— DATA SUPPLIED —
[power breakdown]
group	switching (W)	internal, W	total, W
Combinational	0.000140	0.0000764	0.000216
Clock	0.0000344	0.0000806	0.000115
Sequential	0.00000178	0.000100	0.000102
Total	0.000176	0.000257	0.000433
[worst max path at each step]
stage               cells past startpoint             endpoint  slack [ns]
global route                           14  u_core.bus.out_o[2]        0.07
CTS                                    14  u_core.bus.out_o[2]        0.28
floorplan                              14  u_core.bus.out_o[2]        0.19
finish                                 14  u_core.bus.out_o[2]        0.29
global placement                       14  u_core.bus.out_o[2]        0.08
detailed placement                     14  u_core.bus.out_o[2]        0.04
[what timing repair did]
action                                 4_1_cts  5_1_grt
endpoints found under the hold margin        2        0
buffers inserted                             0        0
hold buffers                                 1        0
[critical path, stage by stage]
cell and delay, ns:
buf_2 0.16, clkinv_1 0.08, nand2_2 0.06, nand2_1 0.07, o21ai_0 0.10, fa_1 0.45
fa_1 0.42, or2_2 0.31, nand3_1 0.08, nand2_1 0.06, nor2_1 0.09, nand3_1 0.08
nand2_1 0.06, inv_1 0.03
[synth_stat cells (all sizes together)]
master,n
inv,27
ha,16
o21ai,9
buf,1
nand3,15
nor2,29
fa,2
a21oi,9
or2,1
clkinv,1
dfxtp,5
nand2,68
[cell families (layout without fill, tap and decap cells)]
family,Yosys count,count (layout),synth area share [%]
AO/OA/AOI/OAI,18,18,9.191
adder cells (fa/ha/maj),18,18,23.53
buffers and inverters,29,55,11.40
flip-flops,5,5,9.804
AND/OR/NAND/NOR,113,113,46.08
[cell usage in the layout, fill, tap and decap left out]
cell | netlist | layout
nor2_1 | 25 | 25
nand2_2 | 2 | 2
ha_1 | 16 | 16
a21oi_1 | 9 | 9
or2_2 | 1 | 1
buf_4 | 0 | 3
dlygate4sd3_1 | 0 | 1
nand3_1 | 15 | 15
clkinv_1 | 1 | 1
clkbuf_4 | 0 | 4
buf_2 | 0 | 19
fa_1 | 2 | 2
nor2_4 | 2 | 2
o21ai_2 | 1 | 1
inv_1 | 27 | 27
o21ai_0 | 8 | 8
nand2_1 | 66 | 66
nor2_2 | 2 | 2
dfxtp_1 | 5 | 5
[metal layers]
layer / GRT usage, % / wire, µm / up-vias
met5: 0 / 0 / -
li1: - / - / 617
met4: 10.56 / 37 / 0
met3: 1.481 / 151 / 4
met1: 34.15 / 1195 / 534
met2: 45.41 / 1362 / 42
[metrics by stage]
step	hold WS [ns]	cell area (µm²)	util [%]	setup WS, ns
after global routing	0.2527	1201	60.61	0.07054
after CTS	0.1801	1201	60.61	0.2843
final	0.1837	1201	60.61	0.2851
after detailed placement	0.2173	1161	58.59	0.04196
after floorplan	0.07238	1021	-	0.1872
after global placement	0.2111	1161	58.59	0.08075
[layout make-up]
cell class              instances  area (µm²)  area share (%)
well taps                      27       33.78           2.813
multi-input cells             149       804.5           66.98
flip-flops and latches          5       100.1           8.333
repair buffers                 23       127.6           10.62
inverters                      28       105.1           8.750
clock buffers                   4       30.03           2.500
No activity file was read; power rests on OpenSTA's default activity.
### src/rtl/pwm_sequencer.sv
// pwm_sequencer: table-driven PWM pattern generator.
// A prescaled timer steps through a STEPS-entry table of (period, hold, reps)
// entries. Each entry produces `reps` PWM periods of `period` ticks, each with
// `hold` active ticks. Consecutive steps follow each other with no gap in the output.
// Ports:
//   clk, reset                 clock, asynchronous active-high reset
//   wr_en/wr_addr/wr_period/
//   wr_hold/wr_reps            table write port, accepted in any state
//   start, stop, loop          run control (stop wins over start; loop is a level)
//   out                        registered PWM output
//   busy, step_idx             run status and active table index
//   done                       one-cycle pulse when a sequence ends normally
//   tick                       one-cycle prescaler pulse, only while running
module pwm_sequencer #(
    parameter int unsigned PRESCALE_TICKS = 600,
    parameter int unsigned STEPS          = 4,
    parameter int unsigned CW             = 16,
    parameter logic        IDLE_LEVEL     = 1'b0,
    localparam int unsigned AW            = $clog2(STEPS)
) (
    input  logic          clk,
    input  logic          reset,
    input  logic          wr_en,
    input  logic [AW-1:0] wr_addr,
    input  logic [CW-1:0] wr_period,
    input  logic [CW-1:0] wr_hold,
    input  logic [7:0]    wr_reps,
    input  logic          start,
    input  logic          stop,
    input  logic          loop,
    output logic          out,
    output logic          busy,
    output logic [AW-1:0] step_idx,
    output logic          done,
    output logic          tick
);

    localparam int unsigned PW         = $clog2(PRESCALE_TICKS);
    localparam logic [PW-1:0] PRESC_LAST = PW'(PRESCALE_TICKS - 1);
    localparam logic [AW-1:0] IDX_FIRST  = '0;
    localparam logic [AW-1:0] IDX_LAST   = AW'(STEPS - 1);

    typedef enum logic {
        S_IDLE = 1'b0,
        S_RUN  = 1'b1
    } state_t;

    state_t state, state_nxt;

    logic [CW-1:0] tbl_period [STEPS];
    logic [CW-1:0] tbl_hold   [STEPS];
    logic [7:0]    tbl_reps   [STEPS];

    logic [PW-1:0] presc, presc_nxt;
    logic [CW-1:0] phase, phase_nxt;
    logic [7:0]    rep, rep_nxt;
    logic [CW-1:0] cur_period, cur_period_nxt;
    logic [CW-1:0] cur_hold, cur_hold_nxt;
    logic [7:0]    cur_reps, cur_reps_nxt;
    logic [AW-1:0] step_nxt;
    logic          out_nxt, busy_nxt, done_nxt, tick_nxt;

    logic          tick_now, period_end, step_end;
    logic          next_ok, entry0_ok, wrap_ok, start_ok;
    logic [AW-1:0] idx_inc;
    logic          load;
    logic [AW-1:0] load_idx;

    // Table register file; cleared by reset.
    always_ff @(posedge clk or posedge reset) begin
        if (reset) begin
            for (int i = 0; i < STEPS; i++) begin
                tbl_period[i] <= '0;
                tbl_hold[i]   <= '0;
                tbl_reps[i]   <= '0;
            end
        end else if (wr_en) begin
            tbl_period[wr_addr] <= wr_period;
            tbl_hold[wr_addr]   <= wr_hold;
            tbl_reps[wr_addr]   <= wr_reps;
        end
    end

    // Timer boundary and step-selection decode shared by both comb processes.
    always_comb begin
        idx_inc    = step_idx + AW'(1);
        tick_now   = (state == S_RUN) && (presc == PRESC_LAST);
        period_end = tick_now && (phase == cur_period - CW'(1));
        step_end   = period_end && (rep == cur_reps - 8'd1);
        next_ok    = (step_idx != IDX_LAST) && (tbl_reps[idx_inc] != 8'd0);
        entry0_ok  = (tbl_reps[IDX_FIRST] != 8'd0);
        wrap_ok    = loop && entry0_ok;
        start_ok   = (state == S_IDLE) && start && !stop;
    end

    // State register.
    always_ff @(posedge clk or posedge reset) begin
        if (reset) begin
            state <= S_IDLE;
        end else begin
            state <= state_nxt;
        end
    end

    // Next-state logic.
    always_comb begin
        state_nxt = state;
        case (state)
            S_IDLE: begin
                if (start_ok && entry0_ok) begin
                    state_nxt = S_RUN;
                end
            end
            S_RUN: begin
                if (stop) begin
                    state_nxt = S_IDLE;
                end else if (step_end && !next_ok && !wrap_ok) begin
                    state_nxt = S_IDLE;
                end
            end
            default: state_nxt = S_IDLE;
        endcase
    end

    // Counter, working-register and output next values.
    always_comb begin
        presc_nxt      = presc;
        phase_nxt      = phase;
        rep_nxt        = rep;
        step_nxt       = step_idx;
        cur_period_nxt = cur_period;
        cur_hold_nxt   = cur_hold;
        cur_reps_nxt   = cur_reps;
        done_nxt       = 1'b0;
        load           = 1'b0;
        load_idx       = IDX_FIRST;

        case (state)
            S_IDLE: begin
                if (start_ok) begin
                    if (entry0_ok) begin
                        load      = 1'b1;
                        presc_nxt = '0;
                    end else begin
                        done_nxt = 1'b1;
                    end
                end
            end
            S_RUN: begin
                if (!stop) begin
                    presc_nxt = tick_now ? '0 : presc + PW'(1);
                    if (tick_now) begin
                        if (period_end) begin
                            phase_nxt = '0;
                            rep_nxt   = rep + 8'd1;
                            if (step_end) begin
                                if (next_ok) begin
                                    load     = 1'b1;
                                    load_idx = idx_inc;
                                end else if (wrap_ok) begin
                                    load = 1'b1;
                                end else begin
                                    done_nxt = 1'b1;
                                end
                            end
                        end else begin
                            phase_nxt = phase + CW'(1);
                        end
                    end
                end
            end
            default: ;
        endcase

        // Working copy of the entry; a zero period runs as one tick.
        if (load) begin
            step_nxt       = load_idx;
            phase_nxt      = '0;
            rep_nxt        = '0;
            cur_period_nxt = (tbl_period[load_idx] == '0) ? CW'(1) : tbl_period[load_idx];
            cur_hold_nxt   = tbl_hold[load_idx];
            cur_reps_nxt   = tbl_reps[load_idx];
        end

        busy_nxt = (state_nxt == S_RUN);
        out_nxt  = (busy_nxt && (phase_nxt < cur_hold_nxt)) ? ~IDLE_LEVEL : IDLE_LEVEL;
        tick_nxt = busy_nxt && (presc_nxt == PRESC_LAST);
    end

    // Datapath and output registers.
    always_ff @(posedge clk or posedge reset) begin
        if (reset) begin
            presc      <= '0;
            phase      <= '0;
            rep        <= '0;
            cur_period <= CW'(1);
            cur_hold   <= '0;
            cur_reps   <= '0;
            step_idx   <= '0;
            out        <= IDLE_LEVEL;
            busy       <= 1'b0;
            done       <= 1'b0;
            tick       <= 1'b0;
        end else begin
            presc      <= presc_nxt;
            phase      <= phase_nxt;
            rep        <= rep_nxt;
            cur_period <= cur_period_nxt;
            cur_hold   <= cur_hold_nxt;
            cur_reps   <= cur_reps_nxt;
            step_idx   <= step_nxt;
            out        <= out_nxt;
            busy       <= busy_nxt;
            done       <= done_nxt;
            tick       <= tick_nxt;
        end
    end

endmodule
<file path="config.mk">
export PLATFORM = sky130hd
export DESIGN_NAME = if_fetch_unit
export DESIGN_NICKNAME = d
export VERILOG_FILES = /design/src/rtl/if_fetch_unit.sv
export SDC_FILE = /design/constraint.sdc
export NUM_CORES = 1
export LEC_CHECK = 0
export ABC_AREA = 1
export BUFFER_PORTS_ARGS = -buffer_cell sky130_fd_sc_hd__buf_2
export CAP_MARGIN = 20
export CORE_MARGIN = 10
export CORE_UTILIZATION = 45
export CTS_CLUSTER_DIAMETER = 100
export DETAILED_ROUTE_END_ITERATION = 10
export PLACE_DENSITY = 0.81
export SYNTH_ARGS = -nofsm -noshare
export SYNTH_HDL_FRONTEND = slang
export SYNTH_SLANG_ARGS = --single-unit
</file>
<file path="constraint.sdc">
create_clock -name clk -period 1.75 [get_ports clk]
set_clock_uncertainty 0.1 [all_clocks]
set_input_delay 0.175 -clock clk [delete_from_list [all_inputs] [get_ports clk]]
set_output_delay 0.175 -clock clk [all_outputs]
set_load 0.1 [all_outputs]
</file>
==> src/rtl/checkseq_mc.sv <==
// checkseq_mc: multi-channel ADC input-test sequencer (checker reset pulse, timed enable window, error accumulation).
// Optional continuous mode is enabled by defining CHECKSEQ_CONT_EN (adds the cont input).
module checkseq_mc #(
  parameter int NCH    = 16,
  parameter int CNTW   = 32,
  parameter int BASE   = 16,
  parameter int STEP   = 2,
  parameter int ERRW   = 8,
  parameter int RSTLEN = 4,
  localparam int SELW  = (NCH > 1) ? $clog2(NCH) : 1
) (
  input  logic            clk,
  input  logic            reset,
  input  logic            start,
  input  logic            abort,
  input  logic [2:0]      cntmax,
  input  logic [NCH-1:0]  err,
  input  logic [SELW-1:0] err_sel,
`ifdef CHECKSEQ_CONT_EN
  input  logic            cont,
`endif
  output logic            chk_reset,
  output logic            enable,
  output logic            ready,
  output logic            done,
  output logic            aborted,
  output logic [NCH-1:0]  err_any,
  output logic [ERRW-1:0] err_cnt
);

  localparam int RSTW = (RSTLEN > 1) ? $clog2(RSTLEN) : 1;

  typedef enum logic [1:0] {
    ST_IDLE = 2'd0,
    ST_RST  = 2'd1,
    ST_RUN  = 2'd2
  } state_t;

  state_t            state_r, state_s;
  logic              start_d_r;
  logic              trig_s;
  logic              cont_s;
  logic              chk_reset_r, chk_reset_s;
  logic              enable_r, enable_s;
  logic              ready_r, ready_s;
  logic              done_r, done_s;
  logic              aborted_r, aborted_s;
  logic              clr_s;
  logic [2:0]        cntmax_r, cntmax_s;
  logic [CNTW-1:0]   win_cnt_r, win_cnt_s;
  logic [RSTW-1:0]   rst_cnt_r, rst_cnt_s;
  logic [ERRW-1:0]   cnt_r [NCH];
  logic [NCH-1:0]    err_any_r;
  logic [ERRW-1:0]   err_cnt_r;

  // Window length 2**(BASE+STEP*code), saturating to all-ones once the exponent reaches CNTW.
  function automatic logic [CNTW-1:0] win_len_f(input logic [2:0] code);
    int unsigned e;
    logic [CNTW-1:0] n;
    e = BASE + STEP * int'(code);
    if (e >= CNTW) begin
      n = {CNTW{1'b1}};
    end else begin
      n = CNTW'(1) << e;
    end
    return n;
  endfunction

`ifdef CHECKSEQ_CONT_EN
  assign cont_s = cont;
`else
  assign cont_s = 1'b0;
`endif

  assign trig_s = start & ~start_d_r;

  // Next-state and next-output logic of the sequencer.
  always_comb begin
    state_s     = state_r;
    chk_reset_s = chk_reset_r;
    enable_s    = enable_r;
    ready_s     = ready_r;
    done_s      = 1'b0;
    aborted_s   = aborted_r;
    clr_s       = 1'b0;
    cntmax_s    = cntmax_r;
    win_cnt_s   = win_cnt_r;
    rst_cnt_s   = rst_cnt_r;
    case (state_r)
      ST_IDLE: begin
        if (trig_s) begin
          state_s     = ST_RST;
          chk_reset_s = 1'b1;
          enable_s    = 1'b0;
          ready_s     = 1'b0;
          aborted_s   = 1'b0;
          clr_s       = 1'b1;
          cntmax_s    = cntmax;
          rst_cnt_s   = RSTW'(RSTLEN - 1);
        end else begin
          chk_reset_s = 1'b0;
          enable_s    = 1'b0;
          ready_s     = 1'b1;
        end
      end
      ST_RST: begin
        if (abort) begin
          state_s     = ST_IDLE;
          chk_reset_s = 1'b0;
          enable_s    = 1'b0;
          ready_s     = 1'b1;
          aborted_s   = 1'b1;
        end else if (rst_cnt_r == RSTW'(0)) begin
          state_s     = ST_RUN;
          chk_reset_s = 1'b0;
          enable_s    = 1'b1;
          win_cnt_s   = win_len_f(cntmax_r);
        end else begin
          rst_cnt_s   = rst_cnt_r - RSTW'(1);
        end
      end
      ST_RUN: begin
        if (abort) begin
          state_s     = ST_IDLE;
          chk_reset_s = 1'b0;
          enable_s    = 1'b0;
          ready_s     = 1'b1;
          aborted_s   = 1'b1;
        end else if (win_cnt_r == CNTW'(1)) begin
          enable_s = 1'b0;
          done_s   = 1'b1;
          // Continuous mode re-enters the reset pulse without clearing the accumulated results.
          if (cont_s) begin
            state_s     = ST_RST;
            chk_reset_s = 1'b1;
            cntmax_s    = cntmax;
            rst_cnt_s   = RSTW'(RSTLEN - 1);
          end else begin
            state_s     = ST_IDLE;
            ready_s     = 1'b1;
          end
        end else begin
          win_cnt_s = win_cnt_r - CNTW'(1);
        end
      end
      default: begin
        state_s     = ST_IDLE;
        chk_reset_s = 1'b0;
        enable_s    = 1'b0;
        ready_s     = 1'b1;
      end
    endcase
  end

  // Sequencer state and output registers.
  always_ff @(posedge clk or posedge reset) begin
    if (reset) begin
      state_r     <= ST_IDLE;
      start_d_r   <= 1'b0;
      chk_reset_r <= 1'b0;
      enable_r    <= 1'b0;
      ready_r     <= 1'b1;
      done_r      <= 1'b0;
      aborted_r   <= 1'b0;
      cntmax_r    <= 3'd0;
      win_cnt_r   <= {CNTW{1'b0}};
      rst_cnt_r   <= {RSTW{1'b0}};
    end else begin
      state_r     <= state_s;
      start_d_r   <= start;
      chk_reset_r <= chk_reset_s;
      enable_r    <= enable_s;
      ready_r     <= ready_s;
      done_r      <= done_s;
      aborted_r   <= aborted_s;
      cntmax_r    <= cntmax_s;
      win_cnt_r   <= win_cnt_s;
      rst_cnt_r   <= rst_cnt_s;
    end
  end

  // Per-channel saturating error counters and sticky flags, gated by the registered enable.
  always_ff @(posedge clk or posedge reset) begin
    if (reset) begin
      for (int i = 0; i < NCH; i++) begin
        cnt_r[i] <= {ERRW{1'b0}};
      end
      err_any_r <= {NCH{1'b0}};
    end else if (clr_s) begin
      for (int i = 0; i < NCH; i++) begin
        cnt_r[i] <= {ERRW{1'b0}};
      end
      err_any_r <= {NCH{1'b0}};
    end else begin
      for (int i = 0; i < NCH; i++) begin
        if (enable_r && err[i]) begin
          if (cnt_r[i] != {ERRW{1'b1}}) begin
            cnt_r[i] <= cnt_r[i] + ERRW'(1);
          end else begin
            cnt_r[i] <= cnt_r[i];
          end
          err_any_r[i] <= 1'b1;
        end else begin
          cnt_r[i]     <= cnt_r[i];
          err_any_r[i] <= err_any_r[i];
        end
      end
    end
  end

  // Registered readout mux of the selected channel count.
  always_ff @(posedge clk or posedge reset) begin
    if (reset) begin
      err_cnt_r <= {ERRW{1'b0}};
    end else if (int'(err_sel) < NCH) begin
      err_cnt_r <= cnt_r[err_sel];
    end else begin
      err_cnt_r <= {ERRW{1'b0}};
    end
  end

  assign chk_reset = chk_reset_r;
  assign enable    = enable_r;
  assign ready     = ready_r;
  assign done      = done_r;
  assign aborted   = aborted_r;
  assign err_any   = err_any_r;
  assign err_cnt   = err_cnt_r;

endmodule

— TASK INSTRUCTIONS —
Show every line of the material above in which "layout" is present.

— ANSWER SECTION —
[cell families (layout without fill, tap and decap cells)]
family,Yosys count,count (layout),synth area share [%]
[cell usage in the layout, fill, tap and decap left out]
cell | netlist | layout
[layout make-up]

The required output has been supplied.